A month later, another story linked Antonio Brown to Seattle. Per Mike Silver, the Seahawks are having internal discussions about bringing Brown into the fold. On top of that, they’re still considering giving Josh Gordon another chance.
Antonio Brown is one of the most talented wide receivers that I’ve ever seen play. And there are few wideouts who can even compare to Josh Gordon’s freakish size and athleticism. Unfortunately, you can’t trust either of them. If it were up to me, I’d pass on both, no matter how I felt about Seattle’s receivers after Tyler Lockett and DK Metcalf.
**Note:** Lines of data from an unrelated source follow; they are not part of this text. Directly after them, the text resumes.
`config.mk`:
```
export PLATFORM = sky130hd
export DESIGN_NAME = io_uart_periph
export DESIGN_NICKNAME = d
export VERILOG_FILES = /design/src/rtl/io_uart_periph.sv
export SDC_FILE = /design/constraint.sdc
export NUM_CORES = 1
export LEC_CHECK = 0
export CORE_MARGIN = 1
export CORE_UTILIZATION = 35
export CTS_CLUSTER_SIZE = 40
export DETAILED_ROUTE_END_ITERATION = 12
export RECOVER_POWER = 50
export SLEW_MARGIN = 20
export SYNTH_ARGS = -nofsm -noshare
export SYNTH_HDL_FRONTEND = slang
export SYNTH_SLANG_ARGS = --single-unit
```
`constraint.sdc`:
```
create_clock -name clk -period 3.5 [get_ports clk]
set_input_delay 0.7 -clock clk [delete_from_list [all_inputs] [get_ports clk]]
set_output_delay 0.7 -clock clk [all_outputs]
set_load 0.01 [all_outputs]
```
`src/rtl/io_uart_periph.sv`:
```
// IO peripheral: LED register, UART TX with FIFO, optional receiver (`UART_RX_EN); tx falls 2 edges after a data write.
// A full FIFO drops further writes and sets the sticky ovf flag; rdata is combinational from IO_mem_addr.
module io_uart_periph #(
  parameter int CLK_FREQ_HZ = 27000000,
  parameter int BAUD        = 115200,
  parameter int FIFO_DEPTH  = 16
) (
  input  logic        clk,
  input  logic        reset,
  input  logic [31:0] IO_mem_addr,
  input  logic [31:0] IO_mem_wdata,
  input  logic        IO_mem_wr,
  output logic [31:0] IO_mem_rdata,
  output logic [5:0]  leds,
  output logic        uart_tx,
  input  logic        uart_rx
);
  localparam int DIV = CLK_FREQ_HZ / BAUD;
  localparam int AW  = $clog2(FIFO_DEPTH);
  localparam int CW  = $clog2(DIV);

  typedef enum logic [1:0] {TX_IDLE, TX_START, TX_DATA, TX_STOP} tx_state_e;

  logic [13:0] word;
  logic        sel_led, sel_data, sel_stat;
  assign word     = IO_mem_addr[15:2];
  assign sel_led  = (word == 14'd1);
  assign sel_data = (word == 14'd2);
  assign sel_stat = (word == 14'd4);

  logic [AW:0]   rd_ptr_q, wr_ptr_q;
  logic [7:0]    mem_q [FIFO_DEPTH];
  logic          empty, full, pop, push, ovf_q;
  logic [5:0]    leds_q;
  tx_state_e     state_q, state_d;
  logic [CW-1:0] cnt_q, cnt_d;
  logic [2:0]    bit_q, bit_d;
  logic [7:0]    shift_q, shift_d;
  logic          tx_q, tx_d;
  logic [7:0]    rx_byte;
  logic          rx_valid, rx_ovr;

  assign empty = (rd_ptr_q == wr_ptr_q);
  assign full  = (rd_ptr_q[AW] != wr_ptr_q[AW]) && (rd_ptr_q[AW-1:0] == wr_ptr_q[AW-1:0]);
  // A full FIFO still accepts a byte when the transmitter frees a slot on the same edge.
  assign push  = IO_mem_wr && sel_data && (!full || pop);

  always_comb begin
    state_d = state_q;
    cnt_d   = cnt_q;
    bit_d   = bit_q;
    shift_d = shift_q;
    tx_d    = 1'b1;
    pop     = 1'b0;
    case (state_q)
      TX_IDLE: begin
        if (!empty) begin
          pop     = 1'b1;
          shift_d = mem_q[rd_ptr_q[AW-1:0]];
          cnt_d   = CW'(DIV - 1);
          state_d = TX_START;
        end
      end
      TX_START: begin
        tx_d = 1'b0;
        if (cnt_q == '0) begin
          cnt_d   = CW'(DIV - 1);
          bit_d   = 3'd0;
          state_d = TX_DATA;
        end else begin
          cnt_d = cnt_q - 1'b1;
        end
      end
      TX_DATA: begin
        tx_d = shift_q[0];
        if (cnt_q == '0) begin
          cnt_d   = CW'(DIV - 1);
          shift_d = {1'b0, shift_q[7:1]};
          if (bit_q == 3'd7) state_d = TX_STOP;
          else               bit_d   = bit_q + 1'b1;
        end else begin
          cnt_d = cnt_q - 1'b1;
        end
      end
      default: begin
        if (cnt_q == '0) begin
          if (!empty) begin
            pop     = 1'b1;
            shift_d = mem_q[rd_ptr_q[AW-1:0]];
            cnt_d   = CW'(DIV - 1);
            state_d = TX_START;
          end else begin
            state_d = TX_IDLE;
          end
        end else begin
          cnt_d = cnt_q - 1'b1;
        end
      end
    endcase
  end

  always_ff @(posedge clk or posedge reset) begin
    if (reset) begin
      state_q  <= TX_IDLE;
      cnt_q    <= '0;
      bit_q    <= '0;
      shift_q  <= '0;
      tx_q     <= 1'b1;
      rd_ptr_q <= '0;
      wr_ptr_q <= '0;
      leds_q   <= '0;
      ovf_q    <= 1'b0;
    end else begin
      state_q  <= state_d;
      cnt_q    <= cnt_d;
      bit_q    <= bit_d;
      shift_q  <= shift_d;
      tx_q     <= tx_d;
      rd_ptr_q <= rd_ptr_q + (AW+1)'(pop);
      wr_ptr_q <= wr_ptr_q + (AW+1)'(push);
      if (IO_mem_wr && sel_led) leds_q <= IO_mem_wdata[5:0];
      if (IO_mem_wr && sel_data && full && !pop) ovf_q <= 1'b1;
      else if (IO_mem_wr && sel_stat && IO_mem_wdata[1]) ovf_q <= 1'b0;
    end
  end

  always_ff @(posedge clk) begin
    if (push) mem_q[wr_ptr_q[AW-1:0]] <= IO_mem_wdata[7:0];
  end

`ifdef UART_RX_EN
  typedef enum logic [1:0] {RX_IDLE, RX_START, RX_DATA, RX_STOP} rx_state_e;
  rx_state_e     rx_state_q, rx_state_d;
  logic [2:0]    sync_q;
  logic [CW-1:0] rx_cnt_q, rx_cnt_d;
  logic [2:0]    rx_bit_q, rx_bit_d;
  logic [7:0]    rx_shift_q, rx_shift_d, rx_byte_q, rx_byte_d;
  logic          rx_valid_q, rx_valid_d, rx_ovr_q, rx_ovr_d, rx_in;
  logic          unused_rx;

  // sync_q[1] is the synchronised line, sync_q[2] its previous value for edge detection.
  assign rx_in     = sync_q[1];
  assign unused_rx = ^{IO_mem_addr[31:16], IO_mem_addr[1:0], IO_mem_wdata[31:8]};

  always_comb begin
    rx_state_d = rx_state_q;
    rx_cnt_d   = rx_cnt_q;
    rx_bit_d   = rx_bit_q;
    rx_shift_d = rx_shift_q;
    rx_byte_d  = rx_byte_q;
    rx_valid_d = rx_valid_q;
    rx_ovr_d   = rx_ovr_q;
    if (IO_mem_wr && sel_stat && IO_mem_wdata[2]) rx_valid_d = 1'b0;
    if (IO_mem_wr && sel_stat && IO_mem_wdata[3]) rx_ovr_d   = 1'b0;
    case (rx_state_q)
      RX_IDLE: begin
        if (sync_q[2] && !rx_in) begin
          rx_cnt_d   = CW'(DIV / 2 - 1);
          rx_state_d = RX_START;
        end
      end
      RX_START: begin
        if (rx_cnt_q != '0)  rx_cnt_d = rx_cnt_q - 1'b1;
        else if (rx_in)      rx_state_d = RX_IDLE;
        else begin
          rx_cnt_d   = CW'(DIV - 1);
          rx_bit_d   = 3'd0;
          rx_state_d = RX_DATA;
        end
      end
      RX_DATA: begin
        if (rx_cnt_q != '0) rx_cnt_d = rx_cnt_q - 1'b1;
        else begin
          rx_cnt_d   = CW'(DIV - 1);
          rx_shift_d = {rx_in, rx_shift_q[7:1]};
          if (rx_bit_q == 3'd7) rx_state_d = RX_STOP;
          else                  rx_bit_d   = rx_bit_q + 1'b1;
        end
      end
      default: begin
        if (rx_cnt_q != '0) rx_cnt_d = rx_cnt_q - 1'b1;
        else begin
          if (rx_in) begin
            rx_byte_d  = rx_shift_q;
            rx_valid_d = 1'b1;
            if (rx_valid_q) rx_ovr_d = 1'b1;
          end
          rx_state_d = RX_IDLE;
        end
      end
    endcase
  end

  always_ff @(posedge clk or posedge reset) begin
    if (reset) begin
      rx_state_q <= RX_IDLE;
      sync_q     <= 3'b111;
      rx_cnt_q   <= '0;
      rx_bit_q   <= '0;
      rx_shift_q <= '0;
      rx_byte_q  <= '0;
      rx_valid_q <= 1'b0;
      rx_ovr_q   <= 1'b0;
    end else begin
      rx_state_q <= rx_state_d;
      sync_q     <= {sync_q[1:0], uart_rx};
      rx_cnt_q   <= rx_cnt_d;
      rx_bit_q   <= rx_bit_d;
      rx_shift_q <= rx_shift_d;
      rx_byte_q  <= rx_byte_d;
      rx_valid_q <= rx_valid_d;
      rx_ovr_q   <= rx_ovr_d;
    end
  end

  assign rx_byte  = rx_byte_q;
  assign rx_valid = rx_valid_q;
  assign rx_ovr   = rx_ovr_q;
`else
  logic unused_rx;
  assign unused_rx = ^{uart_rx, IO_mem_addr[31:16], IO_mem_addr[1:0], IO_mem_wdata[31:8]};
  assign rx_byte   = 8'd0;
  assign rx_valid  = 1'b0;
  assign rx_ovr    = 1'b0;
`endif

  always_comb begin
    IO_mem_rdata = 32'd0;
    if (sel_led)       IO_mem_rdata = {26'd0, leds_q};
    else if (sel_data) IO_mem_rdata = {24'd0, rx_byte};
    else if (sel_stat) IO_mem_rdata = {26'd0, rx_ovr, rx_valid, ovf_q, full, empty, (state_q != TX_IDLE)};
  end

  assign leds    = leds_q;
  assign uart_tx = tx_q;
endmodule
```
# ---- Word-level counts from Yosys, hierarchy flattened
# Memories as Yosys holds them, arrays and structs flattened.
# Cells that the tools add are included.
dict set report totals {
  register_bits 39
  ram_bits 128
  inputBits 68
  output_inout_bits 39
  word_cells 80
  n_memories 1
}
dict set report classes {
  add_sub_neg 4
  eq_ne 14
  mux 30
  bitwise_logic 1
  reduce_logical 21
}
# name depth word_bits rd rd_clocked_by_memory_dff wr line_no
set memory_table {}
lappend memory_table {mem_q 16 8 1 0 1 32} ;# logic [7:0] mem_q [FIFO_DEPTH];
# op count
set op_table {}
lappend op_table {{two-way mux 8 bit} 6}
lappend op_table {{one-hot mux 8 bit (3 select lines)} 1}
lappend op_table {{one-hot mux 8 bit (2 select lines)} 1}
lappend op_table {{== test 14 x 1 -> 1 bit, second input constant} 1}
lappend op_table {{== test 14 x 2 -> 1 bit, second input constant} 1}
lappend op_table {{== test 14 x 3 -> 1 bit, second input constant} 1}
lappend op_table {{adder 5 x 1 -> 5 bit} 2}
lappend op_table {{two-way mux 2 bit} 5}
lappend op_table {{!= test 2 bit, second input constant} 5}
lappend op_table {{two-way mux 3 bit} 3}
lappend op_table {{logical AND 1 bit} 8}
lappend op_table {{logical NOT 8 bit} 1}
lappend op_table {{two-way mux 4 bit} 2}
lappend op_table {{nonzero test 2 bit} 4}
lappend op_table {{subtractor 8 x 1 -> 8 bit, second input constant} 1}
lappend op_table {{two-way mux 1 bit} 7}
lappend op_table {{two-way mux 6 bit} 1}
lappend op_table {{one-hot mux 2 bit (3 select lines)} 1}
lappend op_table {{one-hot mux 3 bit (2 select lines)} 1}
lappend op_table {{== test 5 bit} 1}
lappend op_table {{AND reduction 5 bit} 1}
lappend op_table {{== test 4 bit} 1}
lappend op_table {{one-hot mux 1 bit (2 select lines)} 2}
lappend op_table {{AND reduction 4 bit} 1}
lappend op_table {{11 further kinds} 12}

# ---- Longest topological paths before layout
dict set report logic_depth {
  depth_word 8
  mapped_depth 11
  depth_no_buf 9
}

# ---- Least setup slack after synthesis
# OpenSTA, ideal clock, no wires.
dict set report synth_timing {
  path_kind {register to register}
  startpoint {register cnt_q[0]}
  endpoint {memory mem_q[4][0] (enable)}
  setup_time_ns 0.383
  arrival_ns 2.715
  slack_ns 0.402
  stages_incl_launch_ff 9
  n_path_buf 1
  cell_sequence {dfrtp_1 > inv_1 > ha_1 > or4b_1 > clkbuf_2 > o31a_1 > a311oi_4 > nand3b_1 > nor3_1}
}
dict set report synth_via {
  elab_chain_len 7
}
# item line_no
set synth_rtl {}
lappend synth_rtl {{start: declaration} 36} ;# logic [CW-1:0] cnt_q, cnt_d;
lappend synth_rtl {{start signal: assignment} 115} ;# cnt_q <= cnt_d;
lappend synth_rtl {{logical NOT 8 bit} 86} ;# if (cnt_q == '0) begin
lappend synth_rtl {{two-way mux 1 bit} 86}
lappend synth_rtl {{one-hot mux 1 bit (2 select lines)} 55} ;# case (state_q)
lappend synth_rtl {{logical OR 1 bit} 46} ;# assign push = IO_mem_wr && sel_data && (!full || pop);
lappend synth_rtl {{logical AND 1 bit} 46}
lappend synth_rtl {{two-way mux 1 bit} 128} ;# if (push) mem_q[wr_ptr_q[AW-1:0]] <= IO_mem_wdata[7:0];
lappend synth_rtl {{two-way mux 1 bit (implied by the code)} 128}
lappend synth_rtl {{end: declaration} 32}
# No other way between the ends.

# ---- Worst setup path in the final report
dict set report layout_timing {
  startpoint {input IO_mem_addr[13]}
  endpoint {output IO_mem_rdata[3]}
}
dict set report layout_via {
  elab_chain_len 4
}
# item line_no
set layout_rtl {}
lappend layout_rtl {{start: declaration} 10} ;# input logic [31:0] IO_mem_addr,
lappend layout_rtl {{== test 14 x 3 -> 1 bit} 29} ;# assign sel_stat = (word == 14'd4);
lappend layout_rtl {{two-way mux 4 bit} 231} ;# else if (sel_stat) IO_mem_rdata = {26'd0, rx_ovr, rx_valid, ovf_q, full, empty, (state_q != TX_IDLE)};
lappend layout_rtl {{two-way mux 4 bit} 230} ;# else if (sel_data) IO_mem_rdata = {24'd0, rx_byte};
lappend layout_rtl {{two-way mux 6 bit (*)} 229} ;# if (sel_led) IO_mem_rdata = {26'd0, leds_q};
lappend layout_rtl {{end: declaration} 13} ;# output logic [31:0] IO_mem_rdata,
# Mark *: on every way between the ends. The rest lies on a longest branch, timed or not.

==> results_dict.tcl <==
set metrics [dict create \
    synth-edff-count 128 \
    p_leak_nw 3.09 \
    min_from "rd_ptr_q[4]" \
    maxCapViolations 0 \
    worst-slew-pin-transition_ns 0.929 \
    fin_crit_sh_pct 95.8 \
    yosys_warnings 0 \
    grt_pass1_wl_um 24400 \
    crit_slowest_cell "clkdlybuf4s50_1" \
    drive_gt1_share_pct 16.8 \
    reg2reg_from "cnt_q[0]" \
    drcViolationCount 0 \
    hold_viol 0 \
    syn_area_per_cell_um2 15.0 \
    max-clock-path-buffers 2 \
    post_dp_cell_area_um2 8020 \
    endpoint_kind "output pin" \
    syn_inst 486 \
    clockRootBuffer "clkbuf_16" \
    io_buffers 37 \
    grt_start_max_net_pins 41 \
    num_rows 52 \
    worstSetupPathType "input pin to output pin" \
    synthArstFlopShare_pct 23.4 \
    finalInstanceArea_um2 8580 \
    ys_seq_area_share_pct 66.0 \
    crit_path_max_fanout 4 \
    area_growth_pct 17.3 \
    post_cts_buffers 0 \
    syn_area_um2 7310 \
    cts_inserted_buffers 17 \
    rsz0062_at_grt "no" \
    powerDensity_nw_per_um2 689 \
    grt_pass1_vias 4447 \
    synth_flop_cell "edfxtp_1" \
    h-tree-depth 4 \
    cts_tree "done" \
    core_um2 20400 \
    die_w_um 147 \
    layout.cells.non_filler 825 \
    grt_util_all_layers_pct 15.1 \
    slew_headroom_pct 38.0 \
    avgViaCountPerCell 5.17 \
    finClkSkew_ns 0.00931 \
    ys_types 52 \
    clock_sinks 167 \
    drtAntennaViolNets 0 \
    wl_per_cell_um 18.3 \
    status "finished, final reports clean" \
    layout_common_cells "edfxtp_1, dfrtp_1, nor2_1, conb_1" \
    critical_path.max_stage_delay_ns 0.58 \
    layout_commonest_cell "edfxtp_1" \
    fmax_ghz 0.298 \
    die_h_um 147 \
    path_clk_slew_ns 0.06 \
    gp_congestion 0.823 \
    io_pins 107 \
    peakVddDrop_mv 0.458 \
    via_count 4265 \
    final_nets 622 \
    first_pass_iters 6 \
    min_path_type "flop to flop" \
    tns_ns 0 \
    period_minus_slack_ns 3.35 \
    drv_slew 0 \
    antenna_cells 0 \
    start_util_pct 35.9 \
    dp_cells 794 \
    cp-start-kind "input pin" \
    dp_hpwl_um 10100 \
    antenna_found_initial 0 \
    die_area_um2 21500 \
    critPathArrivalTime_ns 2.65 \
    grt.overflow.total 0 \
    wirelength_um 15100 \
    crit_required_ns 2.80 \
    drt-initial-drc-count 319 \
    ys_ff_latch 167 \
    clock_latency_ns 0.42 \
    crit_chain "clkdlybuf4s50_1 -> nor4_1 -> buf_4 -> nand4_1 -> o21ai_0 -> clkdlybuf4s50_1" \
    setup_viol 0 \
    critPathLaunch "IO_mem_addr[13]" \
    cpMostUsedCell "clkdlybuf4s50_1" \
    fill_cells 1833 \
]
## worst paths after layout
path	end	slack [ns]	cells past startpoint
worst max-delay path	IO_mem_rdata[3]	0.15	6
worst min-delay path	rd_ptr_q[4]	0.49	1
worst max register to register	mem_q[8][4]	0.31	8
worst min register to register	rd_ptr_q[4]	0.49	1
max in group asynchronous	rd_ptr_q[0]	1.60	3
min in group asynchronous	cnt_q[6]	0.93	2
## final cells by class
class	count	area [µm²]	area share, %
Sequential cell	167	4820	56.2
Multi-Input combinational cell	283	2250	26.2
Timing Repair Buffer	64	566	6.59
Clock buffer	17	425	4.96
Tap cell	270	338	3.94
Clock inverter	14	138	1.60
Inverter	10	37.5	0.438
## kinds of logic (layout without fill, tap and decap cells)
kind of cell / after synthesis / in the layout / synth area share [%]
DFF: 167 / 167 / 66.0
xor gates and xnor gates: 11 / 11 / 1.32
other: 1 / 26 / 0.0513
adders and majority gates: 11 / 11 / 1.88
buffers and inverters: 61 / 105 / 4.57
muxes: 50 / 50 / 11.3
AOI/OAI and AO/OA: 88 / 88 / 8.49
and+or+nand+nor: 97 / 97 / 6.47
## layer usage
| layer | track usage [%] | vias up | wire length, µm |
|---|---|---|---|
| li1 | - | 1949 | - |
| met1 | 19.3 | 2199 | 6600 |
| met2 | 26.0 | 100 | 7840 |
| met3 | 2.44 | 17 | 481 |
| met4 | 5.42 | 0 | 198 |
| met5 | 0 | - | 0 |
## registers in the layout, indices dropped and copies added (netlist names), 2 cells and up
signal / flops
rd_ptr_q: 5
state_q: 2
bit_q: 3
shift_q: 8
cnt_q: 8
wr_ptr_q: 5
leds: 6
mem_q: 128
## timing repair
action,CTS,global route
hold buffers,0,0
endpoints found under the setup margin,0,3
gates resized for setup,0,1
## worst max-delay path, delay by kind of cell
kind	cells	cell delay [ns]
buffers and inverters	3	1.18
AND/OR/NAND/NOR	2	0.53
AO/OA/AOI/OAI	1	0.25
## metrics by stage
stage                     hold WS, ns  power (W)  worst slack (ns)  util, %
after global placement          0.462    0.00411             0.123     39.4
final                           0.486    0.00591             0.148     42.1
after global routing            0.509    0.00619            0.0212     42.1
after CTS                       0.490    0.00595            0.0844     42.1
after detailed placement        0.477    0.00418            0.0895     39.4
after floorplan                 0.444    0.00374             0.402        -
## synthesized netlist by cell type, drive strengths merged, types with 5 or more instances
master / number / area, µm²
nor2: 27 / 101
mux4: 25 / 563
mux2i: 17 / 170
nand3: 8 / 40.0
buf: 33 / 228
xnor2: 8 / 70.1
o22ai: 17 / 106
mux2: 8 / 90.1
nand3b: 5 / 37.5
inv: 10 / 37.5
o21ai: 21 / 105
ha: 11 / 138
nand2: 25 / 93.8
a211o: 7 / 61.3
nor3: 7 / 35.0
dfrtp: 38 / 951
edfxtp: 128 / 3840
nand2b: 6 / 37.5
clkbuf: 18 / 68.8
a21oi: 9 / 45.0
a22o: 7 / 61.3
## where the power goes
part | switching (W) | leakage, nW | internal (W)
logic | 0.000955 | 1.16 | 0.000767
clock network | 0.000793 | 0.274 | 0.000995
registers | 0.000127 | 1.66 | 0.00227
Power figures use the tool's default switching activity.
But if I was forced to pick between the two, I’m picking Josh Gordon. Because even with all the chances that he’s blown, there’s only one thing I’m concerned about with Gordon: his issues with substance abuse.
With Brown? With this track record, who knows what nonsense could be next?
Totally unrelated to football
• Threatening a reporter for writing a critical article about him
• Tossing furniture out of his apartment window, nearly hitting a toddler
• Driving over 100 MPH on a suburban highway
• Several domestic incidents, one of which he streamed live on Instagram
• An NSFW music video for a rap song that is just him repeating the phase “I gotta whole lotta money”
• A doctor sued him for unpaid fees
• An allegation of sexual misconduct, which led to Brown sending the alleged victim intimidating texts
• The aforementioned sexual assault allegation
• The aforementioned no contest plea to felony burglary with battery charge
In the locker room
• Broadcast his team’s celebration of a playoff victory despite his teammates requests to keep a low profile on social media
• Skipped practices leading up to a Week 17 must-win game to make the playoffs in 2018, and was benched
• Demanded a trade from Pittsburgh less than two years after signing a massive extension
• Got frostbite on his feet after not wearing proper footwear to a cryotherapy session
• Refused to practice after the NFL banned his helmet
• Missed several practices in Oakland, resulting in fines
• Reached out to social media consultants for advice on how to expedite his release
• Confronted Raiders general manager Mike Mayock in an altercation that nearly turned physical
• Apologized with a 20-second statement, then demanded his release the next day
As a teammate
• Got angry after A PRACTICE for a lack of targets in 2015
• Pouted after his teammate DeAngelo Williams scored Pittsburgh’s first TD of the 2017 AFC Championship game
• Threw a Gatorade cooler during a game in 2017 after a play in which he was open and didn’t get the ball
• Got angry at an assistant coach, sulked after a Ben Roethlisberger TD run, and was angry about his involvement in the offense all in one 2018 game against the Chiefs in which he was targeted 17 times
Man, what a guy.
The idea that Brown can change – or be changed, for that matter – is laughable. No matter Russell Wilson or Pete Carroll’s intentions, why would they succeed where a player-friendly head coach like the Steelers’ Mike Tomlin failed? What’s the point when someone like the Raiders’ Jon Gruden gave him all the benefit of the doubt? He couldn’t even make it work with the Patriots, where Tom Brady invited him into his home.
I believe that some people deserve second chances. Others deserve even more than that. Brown deserves nothing. He’s all about himself and could be a cancerous addition to Seattle’s locker room.